Statistical Analyses
Statistical analyses were conducted using SPSS, version 25 (IBM Corp). Univariate analysis was performed using chi-square testing. Variables found to have p<0.10 were selected for inclusion in a multivariable model. Multivariable logistic regression analysis was then performed for risk adjustment. Multivariable results were reported with odds ratio (OR) and 95% confidence interval (CI) for each. P-values were deemed significant if less than 0.05. Model fit was evaluated using the Hosmer-Lemeshow test.
RESULTS
A total of 3,026 opioid-naïve patients (44.8% male; 55.2% female) underwent lung resection. Mean age was 64 ± 11 years and 67% (2026/3026) of patients had an annual income of ≤$70,000. Anxiety, depression, and substance abuse were reported amongst 7.5% (227/3026), 5.7% (173/3026), and 17.1% (518/3026) of patients, respectively. 6.5% (196/3026) of patients underwent neoadjuvant, while 21.7% (657/3026) underwent adjuvant therapy following surgery. Thoracotomy was performed in 56.9% (1722/3026) of patients, VATS was performed in 41.1% (1243/3026), and surgical approach was unknown for 2.0% (61/3026). Mean postoperative length of stay (LOS) was 5.2 ± 3.3 days (Table 1).
Table 1.
Variable | Total n = 3,026 |
---|---|
Male sex | 1356 (44.8%) |
Mean + SD age, years | 64 + 11 |
Income ≤ $70,000 | 2026 (67.0%) |
Anxiety | 227 (7.5%) |
Depression | 173 (5.7%) |
Prior substance abuse | 518 (17.1%) |
Neoadjuvant chemotherapy | 184 (6.1%) |
Neoadjuvant radiation | 44 (1.5%) |
Adjuvant chemotherapy | 603 (19.9%) |
Adjuvant radiation | 164 (5.4%) |
Surgical Approach | |
Thoracotomy | 1722 (56.9%) |
VATS | 1243 (41.1%) |
Unknown | 61 (2.0%) |
Mean postoperative length of stay + SD, days | 5.2 + 3.3 |
Median OME perioperative prescribed | 315 (IQR 225–500) |
IQR, interquartile range; OME, oral morphine equivalent; SD, standard deviation; VATS, video-assisted thoracoscopic surgery.

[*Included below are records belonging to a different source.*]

### config.mk
export PLATFORM = sky130hd
export DESIGN_NAME = mem_io_bridge
export DESIGN_NICKNAME = d
export VERILOG_FILES = /design/src/rtl/mem_io_bridge.sv
export SDC_FILE = /design/constraint.sdc
export NUM_CORES = 1
export LEC_CHECK = 0
export BUFFER_PORTS_ARGS = -buffer_cell sky130_fd_sc_hd__buf_2
export CAP_MARGIN = 20
export CORE_MARGIN = 1.5
export CORE_UTILIZATION = 48
export DETAILED_ROUTE_END_ITERATION = 16
export MAX_ROUTING_LAYER = met4
export PLACE_DENSITY = 0.83
export SLEW_MARGIN = 20
export SYNTH_ARGS = -nofsm -noshare
export SYNTH_HDL_FRONTEND = slang
export SYNTH_SLANG_ARGS = --single-unit
### constraint.sdc
create_clock -name clk -period 3.3 [get_ports clk]
set_clock_uncertainty 0.1 [all_clocks]
set_input_delay 0.495 -clock clk [delete_from_list [all_inputs] [get_ports clk]]
set_output_delay 0.495 -clock clk [all_outputs]
set_load 0.02 [all_outputs]
### src/rtl/mem_io_bridge.sv
// mem_io_bridge
//   Decodes the CPU memory port into block RAM accesses (addresses below
//   IO_BASE) and a small memory-mapped I/O block. The I/O block has an LED
//   register, synchronised switches, a TX byte FIFO and a status register.
//   Every target is read with the same 1-cycle latency: the address is
//   presented in cycle N and mem_out carries the data in cycle N+1.
//
// Ports
//   clk        system clock, rising edge
//   reset      synchronous, active-high reset
//   mem_addr   CPU address
//   writedata  CPU write data
//   MEM_WR_S   CPU write enable
//   mem_out    read data returned to the CPU (cycle after the address)
//   ram_addr   block RAM address (mem_addr passed through)
//   ram_din    block RAM write data (writedata passed through)
//   ram_we     block RAM write enable, RAM space only
//   ram_dout   block RAM registered read data
//   switches   raw asynchronous switch inputs
//   leds       LED register
//   tx_data    TX FIFO head byte
//   tx_valid   TX FIFO non-empty
//   tx_ready   consumer takes the head byte this cycle
//
// I/O map (offset from IO_BASE)
//   0x00 LED     R/W
//   0x01 SW      R
//   0x02 TXDATA  W (push one byte)
//   0x03 STATUS  R {overflow, full, empty, count}; any write clears overflow

module mem_io_bridge #(
  parameter int                 WIDTH   = 16,
  parameter logic [WIDTH-1:0]   IO_BASE = 16'hFF00,
  parameter int                 FIFO_AW = 3,
  parameter int                 LED_W   = 10
) (
  input  logic             clk,
  input  logic             reset,
  input  logic [WIDTH-1:0] mem_addr,
  input  logic [WIDTH-1:0] writedata,
  input  logic             MEM_WR_S,
  output logic [WIDTH-1:0] mem_out,
  output logic [WIDTH-1:0] ram_addr,
  output logic [WIDTH-1:0] ram_din,
  output logic             ram_we,
  input  logic [WIDTH-1:0] ram_dout,
  input  logic [LED_W-1:0] switches,
  output logic [LED_W-1:0] leds,
  output logic [7:0]       tx_data,
  output logic             tx_valid,
  input  logic             tx_ready
);

  localparam int               DEPTH   = 1 << FIFO_AW;
  localparam logic [FIFO_AW:0] CNT_MAX = {1'b1, {FIFO_AW{1'b0}}};
  localparam logic [WIDTH-1:0] OFF_LED = WIDTH'(0);
  localparam logic [WIDTH-1:0] OFF_SW  = WIDTH'(1);
  localparam logic [WIDTH-1:0] OFF_TX  = WIDTH'(2);
  localparam logic [WIDTH-1:0] OFF_ST  = WIDTH'(3);

  logic [7:0]         fifo_mem [DEPTH];
  logic [FIFO_AW-1:0] wr_ptr, rd_ptr;
  logic [FIFO_AW:0]   count;
  logic               overflow;
  logic [LED_W-1:0]   sw_meta, sw_sync;
  logic               sel_io;
  logic [WIDTH-1:0]   io_rd_q;
  logic [WIDTH-1:0]   io_rd_next;

  logic             is_io;
  logic [WIDTH-1:0] offset;
  logic             io_wr;
  logic             full, empty;
  logic             push, pop, accept;

  assign is_io    = (mem_addr >= IO_BASE);
  assign offset   = mem_addr - IO_BASE;
  assign io_wr    = MEM_WR_S & is_io;

  assign ram_addr = mem_addr;
  assign ram_din  = writedata;
  assign ram_we   = MEM_WR_S & ~is_io;

  assign full     = (count == CNT_MAX);
  assign empty    = (count == '0);
  assign tx_valid = ~empty;
  assign tx_data  = fifo_mem[rd_ptr];

  // A full FIFO can still take a byte when the head leaves in the same cycle.
  assign pop      = tx_valid & tx_ready;
  assign push     = io_wr & (offset == OFF_TX);
  assign accept   = push & (~full | pop);

  assign mem_out  = sel_io ? io_rd_q : ram_dout;

  // Value an I/O read would return right now; captured at the clock edge so
  // the CPU sees it one cycle later, matching the RAM latency.
  always_comb begin
    io_rd_next = '0;
    if (offset == OFF_LED) begin
      io_rd_next = {{(WIDTH-LED_W){1'b0}}, leds};
    end else if (offset == OFF_SW) begin
      io_rd_next = {{(WIDTH-LED_W){1'b0}}, sw_sync};
    end else if (offset == OFF_ST) begin
      io_rd_next = {{(WIDTH-FIFO_AW-4){1'b0}}, overflow, full, empty, count};
    end
  end

  // Read-select register, I/O read register, LEDs and switch synchroniser.
  always_ff @(posedge clk) begin
    if (reset) begin
      sel_io  <= 1'b0;
      io_rd_q <= '0;
      leds    <= '0;
      sw_meta <= '0;
      sw_sync <= '0;
    end else begin
      sel_io  <= is_io;
      io_rd_q <= is_io ? io_rd_next : '0;
      sw_meta <= switches;
      sw_sync <= sw_meta;
      if (io_wr && offset == OFF_LED) begin
        leds <= writedata[LED_W-1:0];
      end
    end
  end

  // FIFO pointers, occupancy and sticky overflow flag.
  always_ff @(posedge clk) begin
    if (reset) begin
      wr_ptr   <= '0;
      rd_ptr   <= '0;
      count    <= '0;
      overflow <= 1'b0;
    end else begin
      if (accept) begin
        wr_ptr <= wr_ptr + FIFO_AW'(1);
      end
      if (pop) begin
        rd_ptr <= rd_ptr + FIFO_AW'(1);
      end
      if (accept && !pop) begin
        count <= count + (FIFO_AW+1)'(1);
      end else if (pop && !accept) begin
        count <= count - (FIFO_AW+1)'(1);
      end
      if (io_wr && offset == OFF_ST) begin
        overflow <= 1'b0;
      end else if (push && !accept) begin
        overflow <= 1'b1;
      end
    end
  end

  // FIFO storage needs no reset; stale bytes are hidden by count.
  always_ff @(posedge clk) begin
    if (accept) begin
      fifo_mem[wr_ptr] <= writedata[7:0];
    end
  end

endmodule
## config.mk

```make
export PLATFORM = sky130hd
export DESIGN_NAME = mips_mc_controller
export DESIGN_NICKNAME = d
export VERILOG_FILES = /design/src/rtl/mips_pkg.sv /design/src/rtl/mips_alu_decoder.sv /design/src/rtl/mips_mc_controller.sv
export SDC_FILE = /design/constraint.sdc
export NUM_CORES = 1
export LEC_CHECK = 0
export BUFFER_PORTS_ARGS = -buffer_cell sky130_fd_sc_hd__buf_2
export CAP_MARGIN = 20
export CORE_MARGIN = 5
export CORE_UTILIZATION = 29
export DETAILED_ROUTE_END_ITERATION = 8
export GPL_TIMING_DRIVEN = 0
export PLACE_DENSITY = 0.57
export SLEW_MARGIN = 20
export SYNTH_ARGS = -nofsm -noshare
export SYNTH_HDL_FRONTEND = slang
export SYNTH_SLANG_ARGS = --single-unit
```

## constraint.sdc

```tcl
create_clock -name clk -period 1.3 [get_ports clk]
set_clock_uncertainty 0.15 [all_clocks]
set_input_delay 0.065 -clock clk [delete_from_list [all_inputs] [get_ports clk]]
set_output_delay 0.065 -clock clk [all_outputs]
set_load 0.01 [all_outputs]
```
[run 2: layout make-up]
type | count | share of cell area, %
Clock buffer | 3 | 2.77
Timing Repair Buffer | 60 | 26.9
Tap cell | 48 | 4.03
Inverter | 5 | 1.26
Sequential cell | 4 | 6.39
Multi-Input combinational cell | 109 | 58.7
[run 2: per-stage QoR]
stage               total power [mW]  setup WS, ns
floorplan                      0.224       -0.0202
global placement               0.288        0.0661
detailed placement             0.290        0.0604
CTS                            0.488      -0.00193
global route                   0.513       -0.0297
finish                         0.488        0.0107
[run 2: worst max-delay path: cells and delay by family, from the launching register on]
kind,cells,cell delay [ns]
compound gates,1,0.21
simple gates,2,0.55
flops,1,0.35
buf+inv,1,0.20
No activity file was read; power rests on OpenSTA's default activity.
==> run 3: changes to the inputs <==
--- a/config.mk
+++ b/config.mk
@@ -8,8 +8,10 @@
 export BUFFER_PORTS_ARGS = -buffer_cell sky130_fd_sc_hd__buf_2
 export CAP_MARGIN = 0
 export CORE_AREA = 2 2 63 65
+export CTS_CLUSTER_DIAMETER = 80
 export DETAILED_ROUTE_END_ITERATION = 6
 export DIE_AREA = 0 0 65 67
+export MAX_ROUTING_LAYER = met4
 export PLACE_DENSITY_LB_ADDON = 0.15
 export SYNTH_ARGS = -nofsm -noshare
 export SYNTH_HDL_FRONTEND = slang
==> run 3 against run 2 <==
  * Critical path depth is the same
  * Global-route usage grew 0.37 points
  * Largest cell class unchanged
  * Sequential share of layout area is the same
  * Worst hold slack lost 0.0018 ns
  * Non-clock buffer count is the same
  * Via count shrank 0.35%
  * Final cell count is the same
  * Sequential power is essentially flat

Overall 14% (424/3,026) of opioid-naïve patients continued to fill opioid prescriptions 90–180 days after lung resection. Among those who underwent thoracotomy, 17.1% (294/1722) persistently used opioids, as compared to 9.4% (117/1243) of VATS patients (p<0.001). Among patients undergoing adjuvant therapy, 23.9% (157/657) became persistent opioid users as compared to 11.4% (267/2369) of patients who did not undergo adjuvant therapy (p<0.001). Additionally, univariate analysis indicated patients with persistent opioid usage were more likely to be younger, male, earn an annual income of ≤$70,000, have a history of substance abuse, have a post-operative complication, and have a LOS longer than 5 days (Table 2).
Table 2.
Variable | No Persistent Use, Total n = 2602 | Persistent Opioid Use, Total n = 424 | P-value |
---|---|---|---|
Age ≤ 64 years* | 1345 (51.7%) | 245 (57.8%) | 0.021 |
Male sex* | 1130 (43.4%) | 226 (53.3%) | <0.001 |
Income ≤ $70,000* | 1715 (65.9%) | 311 (73.3%) | 0.003 |
Anxiety | 198 (7.6%) | 29 (7.8%) | 0.620 |
Depression | 147 (5.6%) | 26 (6.1%) | 0.653 |
Substance Abuse* | 423 (16.3%) | 95 (22.4%) | 0.003 |
Neoadjuvant Therapy | 164 (6.3%) | 32 (7.5%) | 0.338 |
Surgical Approach | |||
Thoracotomy* | 1428 (54.8%) | 294 (69.3%) | |
VATS | 1126 (43.2%) | 117 (27.6%) | <0.001 |
Unknown | 48 (1.8%) | 13 (3.1%) | |
Postoperative Length of Stay > 5 days* | 852 (32.7%) | 188 (44.3%) | <0.001 |
Adjuvant Therapy* | 500 (19.2%) | 157 (37.0%) | <0.001 |
VATS, video-assisted thoracoscopic surgery. All variables marked with
were significant on univariate analysis and included in multivariable binary regression model.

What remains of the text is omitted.